● **Assigned task**: Set down exactly the first line of the entries and every line after it, through the line with "localparam int SW = 3;".

● **Working data**:
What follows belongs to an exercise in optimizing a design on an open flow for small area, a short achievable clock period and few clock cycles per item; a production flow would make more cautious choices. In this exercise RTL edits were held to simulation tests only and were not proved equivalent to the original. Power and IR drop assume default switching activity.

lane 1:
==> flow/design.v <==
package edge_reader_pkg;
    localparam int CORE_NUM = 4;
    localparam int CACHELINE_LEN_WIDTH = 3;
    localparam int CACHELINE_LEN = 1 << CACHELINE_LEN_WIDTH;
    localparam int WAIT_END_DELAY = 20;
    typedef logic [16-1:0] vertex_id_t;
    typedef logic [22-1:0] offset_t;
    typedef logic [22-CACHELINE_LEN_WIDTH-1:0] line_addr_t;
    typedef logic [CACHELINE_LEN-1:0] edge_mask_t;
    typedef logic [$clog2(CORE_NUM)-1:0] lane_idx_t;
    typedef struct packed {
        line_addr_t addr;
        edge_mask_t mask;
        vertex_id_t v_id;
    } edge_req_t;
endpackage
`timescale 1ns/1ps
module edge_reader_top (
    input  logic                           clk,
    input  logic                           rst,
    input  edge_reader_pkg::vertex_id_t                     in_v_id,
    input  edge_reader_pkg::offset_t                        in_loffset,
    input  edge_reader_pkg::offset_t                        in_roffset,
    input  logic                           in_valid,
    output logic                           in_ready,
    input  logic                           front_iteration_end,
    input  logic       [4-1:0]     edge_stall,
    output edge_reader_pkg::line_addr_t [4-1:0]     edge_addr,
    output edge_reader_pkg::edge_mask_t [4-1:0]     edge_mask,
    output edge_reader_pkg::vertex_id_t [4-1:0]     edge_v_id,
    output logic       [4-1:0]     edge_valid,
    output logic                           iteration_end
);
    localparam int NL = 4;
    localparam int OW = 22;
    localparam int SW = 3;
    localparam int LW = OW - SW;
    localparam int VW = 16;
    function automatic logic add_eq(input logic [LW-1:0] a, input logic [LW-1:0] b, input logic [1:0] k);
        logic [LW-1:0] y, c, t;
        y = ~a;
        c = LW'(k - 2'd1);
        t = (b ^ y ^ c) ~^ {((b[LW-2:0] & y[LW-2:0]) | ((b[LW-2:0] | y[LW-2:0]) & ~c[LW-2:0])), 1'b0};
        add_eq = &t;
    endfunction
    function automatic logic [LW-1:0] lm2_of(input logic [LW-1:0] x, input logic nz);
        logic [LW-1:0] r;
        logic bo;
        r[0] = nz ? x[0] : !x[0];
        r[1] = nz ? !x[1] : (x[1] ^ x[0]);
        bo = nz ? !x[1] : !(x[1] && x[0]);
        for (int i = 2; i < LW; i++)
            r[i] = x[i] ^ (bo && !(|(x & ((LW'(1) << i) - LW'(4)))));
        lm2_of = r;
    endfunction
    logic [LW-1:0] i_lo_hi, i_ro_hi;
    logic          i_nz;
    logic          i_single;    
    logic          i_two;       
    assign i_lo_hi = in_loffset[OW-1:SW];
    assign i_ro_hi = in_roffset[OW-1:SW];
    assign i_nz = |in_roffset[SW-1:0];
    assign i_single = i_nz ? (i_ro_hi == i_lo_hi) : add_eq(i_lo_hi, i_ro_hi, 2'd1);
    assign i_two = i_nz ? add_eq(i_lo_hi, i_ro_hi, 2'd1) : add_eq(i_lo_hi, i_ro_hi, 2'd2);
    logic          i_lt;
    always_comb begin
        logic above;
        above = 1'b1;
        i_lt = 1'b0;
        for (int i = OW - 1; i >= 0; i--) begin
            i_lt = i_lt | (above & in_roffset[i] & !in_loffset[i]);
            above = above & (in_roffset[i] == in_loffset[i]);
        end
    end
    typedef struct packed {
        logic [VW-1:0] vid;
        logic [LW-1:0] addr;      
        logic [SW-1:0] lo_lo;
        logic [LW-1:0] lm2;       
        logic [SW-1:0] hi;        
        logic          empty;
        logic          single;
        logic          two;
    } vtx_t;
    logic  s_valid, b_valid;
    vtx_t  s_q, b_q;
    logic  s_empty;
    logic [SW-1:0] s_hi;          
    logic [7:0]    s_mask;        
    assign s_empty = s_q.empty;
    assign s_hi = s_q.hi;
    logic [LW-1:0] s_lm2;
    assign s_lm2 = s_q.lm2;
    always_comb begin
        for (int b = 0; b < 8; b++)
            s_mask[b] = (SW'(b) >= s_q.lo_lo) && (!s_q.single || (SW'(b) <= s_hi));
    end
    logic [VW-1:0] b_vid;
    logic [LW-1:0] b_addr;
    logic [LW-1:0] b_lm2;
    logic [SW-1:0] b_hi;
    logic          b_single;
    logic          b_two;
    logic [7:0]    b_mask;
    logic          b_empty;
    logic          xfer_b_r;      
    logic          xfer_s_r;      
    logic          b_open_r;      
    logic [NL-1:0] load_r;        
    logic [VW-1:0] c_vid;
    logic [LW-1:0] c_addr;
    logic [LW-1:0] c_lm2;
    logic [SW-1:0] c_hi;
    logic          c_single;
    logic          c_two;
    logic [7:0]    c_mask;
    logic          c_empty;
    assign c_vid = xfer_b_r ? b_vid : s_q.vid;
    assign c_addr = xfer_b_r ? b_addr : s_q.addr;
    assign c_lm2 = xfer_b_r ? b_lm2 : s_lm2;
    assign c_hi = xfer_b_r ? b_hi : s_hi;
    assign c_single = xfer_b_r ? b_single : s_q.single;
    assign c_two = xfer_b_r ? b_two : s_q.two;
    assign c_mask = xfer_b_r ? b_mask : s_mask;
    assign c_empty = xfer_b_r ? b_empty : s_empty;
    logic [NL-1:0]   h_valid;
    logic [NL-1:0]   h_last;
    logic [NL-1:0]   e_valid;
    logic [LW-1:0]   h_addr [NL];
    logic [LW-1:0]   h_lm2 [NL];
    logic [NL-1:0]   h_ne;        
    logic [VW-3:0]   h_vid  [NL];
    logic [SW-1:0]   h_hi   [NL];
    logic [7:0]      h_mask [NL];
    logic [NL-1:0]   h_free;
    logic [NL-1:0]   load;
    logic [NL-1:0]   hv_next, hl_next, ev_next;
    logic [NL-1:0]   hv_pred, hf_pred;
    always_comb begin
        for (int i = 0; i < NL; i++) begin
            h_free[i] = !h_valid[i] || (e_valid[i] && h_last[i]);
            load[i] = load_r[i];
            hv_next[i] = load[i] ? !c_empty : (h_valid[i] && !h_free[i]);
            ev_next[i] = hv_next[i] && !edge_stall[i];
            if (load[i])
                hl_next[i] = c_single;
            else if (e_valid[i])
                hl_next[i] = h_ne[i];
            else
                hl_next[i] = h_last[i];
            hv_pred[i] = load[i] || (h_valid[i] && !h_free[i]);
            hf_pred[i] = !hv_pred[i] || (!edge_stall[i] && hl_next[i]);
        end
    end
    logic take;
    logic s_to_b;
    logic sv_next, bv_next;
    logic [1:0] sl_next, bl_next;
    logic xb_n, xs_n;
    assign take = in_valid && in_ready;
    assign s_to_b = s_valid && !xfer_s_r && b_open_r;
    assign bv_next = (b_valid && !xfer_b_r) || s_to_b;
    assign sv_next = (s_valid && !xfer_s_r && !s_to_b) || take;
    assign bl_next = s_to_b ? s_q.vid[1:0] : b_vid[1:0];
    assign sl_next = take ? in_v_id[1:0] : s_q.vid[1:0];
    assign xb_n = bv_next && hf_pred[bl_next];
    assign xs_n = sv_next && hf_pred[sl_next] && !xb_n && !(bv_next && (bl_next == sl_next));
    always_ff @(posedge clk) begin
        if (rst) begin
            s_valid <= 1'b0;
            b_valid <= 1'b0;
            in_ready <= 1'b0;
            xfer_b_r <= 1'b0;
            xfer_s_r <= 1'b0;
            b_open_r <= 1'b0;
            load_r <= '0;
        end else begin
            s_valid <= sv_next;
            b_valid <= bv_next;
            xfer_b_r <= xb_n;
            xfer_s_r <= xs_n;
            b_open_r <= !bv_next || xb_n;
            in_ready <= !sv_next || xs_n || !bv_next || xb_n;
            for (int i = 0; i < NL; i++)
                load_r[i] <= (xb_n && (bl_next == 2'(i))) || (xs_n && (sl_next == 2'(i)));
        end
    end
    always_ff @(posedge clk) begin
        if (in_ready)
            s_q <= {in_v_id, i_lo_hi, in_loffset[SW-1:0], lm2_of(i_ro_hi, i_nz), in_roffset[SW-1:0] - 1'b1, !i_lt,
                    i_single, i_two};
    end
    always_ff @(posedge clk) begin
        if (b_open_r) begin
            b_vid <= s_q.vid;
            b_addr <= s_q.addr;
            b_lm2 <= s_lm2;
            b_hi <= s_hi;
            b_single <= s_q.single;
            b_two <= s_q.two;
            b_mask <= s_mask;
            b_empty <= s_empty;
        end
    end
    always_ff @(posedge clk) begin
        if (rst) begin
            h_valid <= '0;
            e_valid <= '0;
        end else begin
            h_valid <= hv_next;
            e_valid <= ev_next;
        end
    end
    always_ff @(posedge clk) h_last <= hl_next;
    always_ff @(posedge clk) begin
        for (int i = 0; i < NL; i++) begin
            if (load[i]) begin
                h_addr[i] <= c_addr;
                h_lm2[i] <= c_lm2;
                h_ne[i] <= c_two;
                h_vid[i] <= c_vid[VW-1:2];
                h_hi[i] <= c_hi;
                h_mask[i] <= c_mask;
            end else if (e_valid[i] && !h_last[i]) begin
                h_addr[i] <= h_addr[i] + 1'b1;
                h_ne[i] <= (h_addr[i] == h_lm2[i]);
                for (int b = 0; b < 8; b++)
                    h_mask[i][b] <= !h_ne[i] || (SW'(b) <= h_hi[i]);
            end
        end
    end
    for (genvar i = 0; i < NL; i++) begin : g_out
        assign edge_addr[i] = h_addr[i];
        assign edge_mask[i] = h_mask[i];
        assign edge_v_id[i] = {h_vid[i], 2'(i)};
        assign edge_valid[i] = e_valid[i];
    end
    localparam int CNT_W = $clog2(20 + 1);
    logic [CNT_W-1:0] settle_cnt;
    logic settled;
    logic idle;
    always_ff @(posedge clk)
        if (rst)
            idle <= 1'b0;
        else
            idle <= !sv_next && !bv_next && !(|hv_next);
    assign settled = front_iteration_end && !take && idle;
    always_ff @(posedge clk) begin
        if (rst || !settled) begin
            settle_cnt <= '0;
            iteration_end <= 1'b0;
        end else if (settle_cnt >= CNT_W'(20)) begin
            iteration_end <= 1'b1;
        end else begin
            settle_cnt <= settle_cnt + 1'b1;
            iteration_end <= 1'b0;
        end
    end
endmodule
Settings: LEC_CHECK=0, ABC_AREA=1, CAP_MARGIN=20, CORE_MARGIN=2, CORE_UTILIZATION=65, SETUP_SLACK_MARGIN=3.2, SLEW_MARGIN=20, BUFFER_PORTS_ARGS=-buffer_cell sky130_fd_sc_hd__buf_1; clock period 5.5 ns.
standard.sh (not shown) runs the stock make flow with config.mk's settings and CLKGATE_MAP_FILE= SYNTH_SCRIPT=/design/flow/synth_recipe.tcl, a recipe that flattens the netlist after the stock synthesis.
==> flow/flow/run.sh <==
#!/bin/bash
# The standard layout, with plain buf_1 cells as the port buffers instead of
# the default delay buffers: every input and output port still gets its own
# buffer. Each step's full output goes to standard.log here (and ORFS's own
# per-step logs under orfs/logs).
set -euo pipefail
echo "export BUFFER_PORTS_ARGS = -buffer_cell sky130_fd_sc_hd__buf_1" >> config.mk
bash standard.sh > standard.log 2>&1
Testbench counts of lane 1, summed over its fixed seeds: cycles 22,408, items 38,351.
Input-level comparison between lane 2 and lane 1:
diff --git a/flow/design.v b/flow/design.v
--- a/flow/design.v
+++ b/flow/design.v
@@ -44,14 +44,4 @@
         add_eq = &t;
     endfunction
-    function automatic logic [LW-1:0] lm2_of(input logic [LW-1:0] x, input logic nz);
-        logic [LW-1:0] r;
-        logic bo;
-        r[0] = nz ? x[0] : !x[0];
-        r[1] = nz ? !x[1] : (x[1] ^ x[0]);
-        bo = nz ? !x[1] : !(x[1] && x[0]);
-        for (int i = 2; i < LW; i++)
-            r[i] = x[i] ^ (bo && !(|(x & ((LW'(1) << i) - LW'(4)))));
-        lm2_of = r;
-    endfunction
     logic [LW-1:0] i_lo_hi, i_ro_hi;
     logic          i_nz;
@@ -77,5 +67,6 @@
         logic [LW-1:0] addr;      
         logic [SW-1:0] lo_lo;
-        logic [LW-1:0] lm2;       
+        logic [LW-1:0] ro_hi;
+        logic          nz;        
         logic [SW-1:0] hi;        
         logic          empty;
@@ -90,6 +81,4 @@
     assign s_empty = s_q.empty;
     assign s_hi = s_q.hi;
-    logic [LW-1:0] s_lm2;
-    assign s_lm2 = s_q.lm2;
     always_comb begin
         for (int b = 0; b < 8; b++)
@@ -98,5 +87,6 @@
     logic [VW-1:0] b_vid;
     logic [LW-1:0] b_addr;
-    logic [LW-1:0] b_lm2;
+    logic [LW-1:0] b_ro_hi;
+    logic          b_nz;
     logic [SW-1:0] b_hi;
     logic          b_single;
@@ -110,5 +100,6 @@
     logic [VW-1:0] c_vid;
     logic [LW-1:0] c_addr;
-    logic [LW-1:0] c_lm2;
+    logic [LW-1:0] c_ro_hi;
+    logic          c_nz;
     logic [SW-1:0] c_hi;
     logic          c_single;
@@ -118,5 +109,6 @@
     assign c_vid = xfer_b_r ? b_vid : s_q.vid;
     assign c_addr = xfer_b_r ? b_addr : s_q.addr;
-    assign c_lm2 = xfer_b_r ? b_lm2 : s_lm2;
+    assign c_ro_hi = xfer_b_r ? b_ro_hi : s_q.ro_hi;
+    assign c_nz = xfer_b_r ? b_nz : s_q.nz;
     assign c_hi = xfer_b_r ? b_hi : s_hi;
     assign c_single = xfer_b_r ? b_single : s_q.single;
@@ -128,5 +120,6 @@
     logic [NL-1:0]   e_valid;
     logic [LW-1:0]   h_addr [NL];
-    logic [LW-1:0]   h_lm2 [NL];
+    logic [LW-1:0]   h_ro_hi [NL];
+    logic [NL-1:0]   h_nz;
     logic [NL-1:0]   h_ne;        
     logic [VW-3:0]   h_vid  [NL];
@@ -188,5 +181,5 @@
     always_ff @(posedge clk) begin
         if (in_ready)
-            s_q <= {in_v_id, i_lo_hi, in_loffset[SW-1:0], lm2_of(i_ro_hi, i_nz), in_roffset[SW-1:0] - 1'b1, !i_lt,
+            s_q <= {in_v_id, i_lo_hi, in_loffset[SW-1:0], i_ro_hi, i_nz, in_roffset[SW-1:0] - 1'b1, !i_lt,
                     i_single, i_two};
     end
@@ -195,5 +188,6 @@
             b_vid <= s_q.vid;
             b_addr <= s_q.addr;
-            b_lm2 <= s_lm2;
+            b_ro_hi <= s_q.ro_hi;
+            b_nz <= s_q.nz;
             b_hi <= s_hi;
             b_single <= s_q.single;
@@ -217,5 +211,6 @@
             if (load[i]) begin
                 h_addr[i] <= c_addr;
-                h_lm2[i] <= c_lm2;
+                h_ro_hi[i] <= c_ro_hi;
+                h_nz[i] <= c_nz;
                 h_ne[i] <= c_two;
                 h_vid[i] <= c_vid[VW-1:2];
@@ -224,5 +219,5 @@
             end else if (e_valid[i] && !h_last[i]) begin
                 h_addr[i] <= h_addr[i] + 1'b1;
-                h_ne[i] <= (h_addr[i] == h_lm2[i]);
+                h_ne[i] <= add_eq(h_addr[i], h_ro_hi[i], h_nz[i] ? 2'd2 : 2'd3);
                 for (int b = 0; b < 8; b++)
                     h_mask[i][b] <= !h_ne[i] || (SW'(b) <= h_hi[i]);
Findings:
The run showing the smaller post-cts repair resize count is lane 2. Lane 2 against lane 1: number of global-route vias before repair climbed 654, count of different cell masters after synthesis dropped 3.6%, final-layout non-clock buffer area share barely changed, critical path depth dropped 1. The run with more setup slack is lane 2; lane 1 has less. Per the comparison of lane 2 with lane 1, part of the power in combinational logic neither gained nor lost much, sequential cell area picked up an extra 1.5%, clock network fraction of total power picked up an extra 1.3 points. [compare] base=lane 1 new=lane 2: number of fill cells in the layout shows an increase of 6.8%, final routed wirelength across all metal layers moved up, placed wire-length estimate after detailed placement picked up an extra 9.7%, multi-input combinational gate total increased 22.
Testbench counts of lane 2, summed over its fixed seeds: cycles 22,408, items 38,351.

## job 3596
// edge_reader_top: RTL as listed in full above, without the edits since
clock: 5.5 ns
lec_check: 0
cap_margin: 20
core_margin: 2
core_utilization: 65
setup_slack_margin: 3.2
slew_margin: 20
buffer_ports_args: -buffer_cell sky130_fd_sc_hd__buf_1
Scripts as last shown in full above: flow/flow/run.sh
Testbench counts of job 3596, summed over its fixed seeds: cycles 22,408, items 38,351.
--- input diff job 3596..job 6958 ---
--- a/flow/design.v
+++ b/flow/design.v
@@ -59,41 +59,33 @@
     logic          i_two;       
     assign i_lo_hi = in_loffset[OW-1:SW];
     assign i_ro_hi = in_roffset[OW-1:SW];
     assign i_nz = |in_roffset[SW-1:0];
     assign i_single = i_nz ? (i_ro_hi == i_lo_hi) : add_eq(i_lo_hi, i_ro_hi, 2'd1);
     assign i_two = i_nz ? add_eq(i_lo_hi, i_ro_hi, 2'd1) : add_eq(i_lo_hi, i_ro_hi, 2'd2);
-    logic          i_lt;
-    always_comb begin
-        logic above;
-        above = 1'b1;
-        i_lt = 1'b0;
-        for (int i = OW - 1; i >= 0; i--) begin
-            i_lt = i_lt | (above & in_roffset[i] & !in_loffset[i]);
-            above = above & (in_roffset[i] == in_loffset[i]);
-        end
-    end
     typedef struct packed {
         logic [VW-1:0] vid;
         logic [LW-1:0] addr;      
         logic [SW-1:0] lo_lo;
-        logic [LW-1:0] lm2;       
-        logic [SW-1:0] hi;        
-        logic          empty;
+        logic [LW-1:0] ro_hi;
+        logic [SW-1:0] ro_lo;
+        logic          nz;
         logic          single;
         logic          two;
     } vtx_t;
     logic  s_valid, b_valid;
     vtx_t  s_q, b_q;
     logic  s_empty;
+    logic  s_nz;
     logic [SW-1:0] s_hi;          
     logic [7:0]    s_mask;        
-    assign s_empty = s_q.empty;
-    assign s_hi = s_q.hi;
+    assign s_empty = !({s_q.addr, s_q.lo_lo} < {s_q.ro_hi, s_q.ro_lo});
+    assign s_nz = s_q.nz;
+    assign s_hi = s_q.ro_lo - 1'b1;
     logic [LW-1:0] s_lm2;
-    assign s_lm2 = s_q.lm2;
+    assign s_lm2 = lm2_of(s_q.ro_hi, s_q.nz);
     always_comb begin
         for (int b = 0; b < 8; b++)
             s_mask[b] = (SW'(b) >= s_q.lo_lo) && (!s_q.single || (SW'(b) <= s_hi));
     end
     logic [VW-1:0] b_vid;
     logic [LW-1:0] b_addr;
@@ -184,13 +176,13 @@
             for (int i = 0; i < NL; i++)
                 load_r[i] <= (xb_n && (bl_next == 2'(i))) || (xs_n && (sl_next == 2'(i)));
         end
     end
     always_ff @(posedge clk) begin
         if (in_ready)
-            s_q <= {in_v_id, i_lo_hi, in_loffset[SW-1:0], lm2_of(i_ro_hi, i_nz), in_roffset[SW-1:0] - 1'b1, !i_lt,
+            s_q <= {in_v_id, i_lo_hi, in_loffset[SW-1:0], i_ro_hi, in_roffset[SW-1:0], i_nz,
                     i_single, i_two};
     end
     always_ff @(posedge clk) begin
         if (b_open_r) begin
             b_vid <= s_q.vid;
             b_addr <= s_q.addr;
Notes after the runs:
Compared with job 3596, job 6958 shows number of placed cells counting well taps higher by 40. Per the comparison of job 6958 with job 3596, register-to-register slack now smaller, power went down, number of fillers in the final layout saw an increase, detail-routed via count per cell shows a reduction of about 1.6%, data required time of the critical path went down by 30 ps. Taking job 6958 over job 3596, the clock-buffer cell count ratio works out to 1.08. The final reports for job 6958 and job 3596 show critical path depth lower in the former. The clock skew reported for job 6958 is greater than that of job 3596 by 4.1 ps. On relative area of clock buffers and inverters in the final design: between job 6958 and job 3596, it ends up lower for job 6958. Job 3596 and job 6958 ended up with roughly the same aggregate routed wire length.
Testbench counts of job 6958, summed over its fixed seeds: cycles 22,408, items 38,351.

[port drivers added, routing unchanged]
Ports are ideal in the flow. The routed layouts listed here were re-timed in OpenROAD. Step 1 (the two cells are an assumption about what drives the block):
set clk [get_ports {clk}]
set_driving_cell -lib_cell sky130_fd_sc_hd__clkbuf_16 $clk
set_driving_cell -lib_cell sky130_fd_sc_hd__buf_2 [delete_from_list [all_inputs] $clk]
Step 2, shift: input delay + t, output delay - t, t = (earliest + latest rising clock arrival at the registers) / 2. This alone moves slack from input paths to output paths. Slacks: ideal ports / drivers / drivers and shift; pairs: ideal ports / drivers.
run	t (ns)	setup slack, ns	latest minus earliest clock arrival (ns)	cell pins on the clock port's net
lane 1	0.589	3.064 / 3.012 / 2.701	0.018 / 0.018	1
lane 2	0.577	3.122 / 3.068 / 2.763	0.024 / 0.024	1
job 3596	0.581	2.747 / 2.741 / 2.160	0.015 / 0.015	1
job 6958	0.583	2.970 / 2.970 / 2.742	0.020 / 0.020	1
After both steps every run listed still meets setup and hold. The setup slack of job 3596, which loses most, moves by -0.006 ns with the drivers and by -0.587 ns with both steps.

● **Task answer**:
What follows belongs to an exercise in optimizing a design on an open flow for small area, a short achievable clock period and few clock cycles per item; a production flow would make more cautious choices. In this exercise RTL edits were held to simulation tests only and were not proved equivalent to the original. Power and IR drop assume default switching activity.

lane 1:
==> flow/design.v <==
package edge_reader_pkg;
    localparam int CORE_NUM = 4;
    localparam int CACHELINE_LEN_WIDTH = 3;
    localparam int CACHELINE_LEN = 1 << CACHELINE_LEN_WIDTH;
    localparam int WAIT_END_DELAY = 20;
    typedef logic [16-1:0] vertex_id_t;
    typedef logic [22-1:0] offset_t;
    typedef logic [22-CACHELINE_LEN_WIDTH-1:0] line_addr_t;
    typedef logic [CACHELINE_LEN-1:0] edge_mask_t;
    typedef logic [$clog2(CORE_NUM)-1:0] lane_idx_t;
    typedef struct packed {
        line_addr_t addr;
        edge_mask_t mask;
        vertex_id_t v_id;
    } edge_req_t;
endpackage
`timescale 1ns/1ps
module edge_reader_top (
    input  logic                           clk,
    input  logic                           rst,
    input  edge_reader_pkg::vertex_id_t                     in_v_id,
    input  edge_reader_pkg::offset_t                        in_loffset,
    input  edge_reader_pkg::offset_t                        in_roffset,
    input  logic                           in_valid,
    output logic                           in_ready,
    input  logic                           front_iteration_end,
    input  logic       [4-1:0]     edge_stall,
    output edge_reader_pkg::line_addr_t [4-1:0]     edge_addr,
    output edge_reader_pkg::edge_mask_t [4-1:0]     edge_mask,
    output edge_reader_pkg::vertex_id_t [4-1:0]     edge_v_id,
    output logic       [4-1:0]     edge_valid,
    output logic                           iteration_end
);
    localparam int NL = 4;
    localparam int OW = 22;
    localparam int SW = 3;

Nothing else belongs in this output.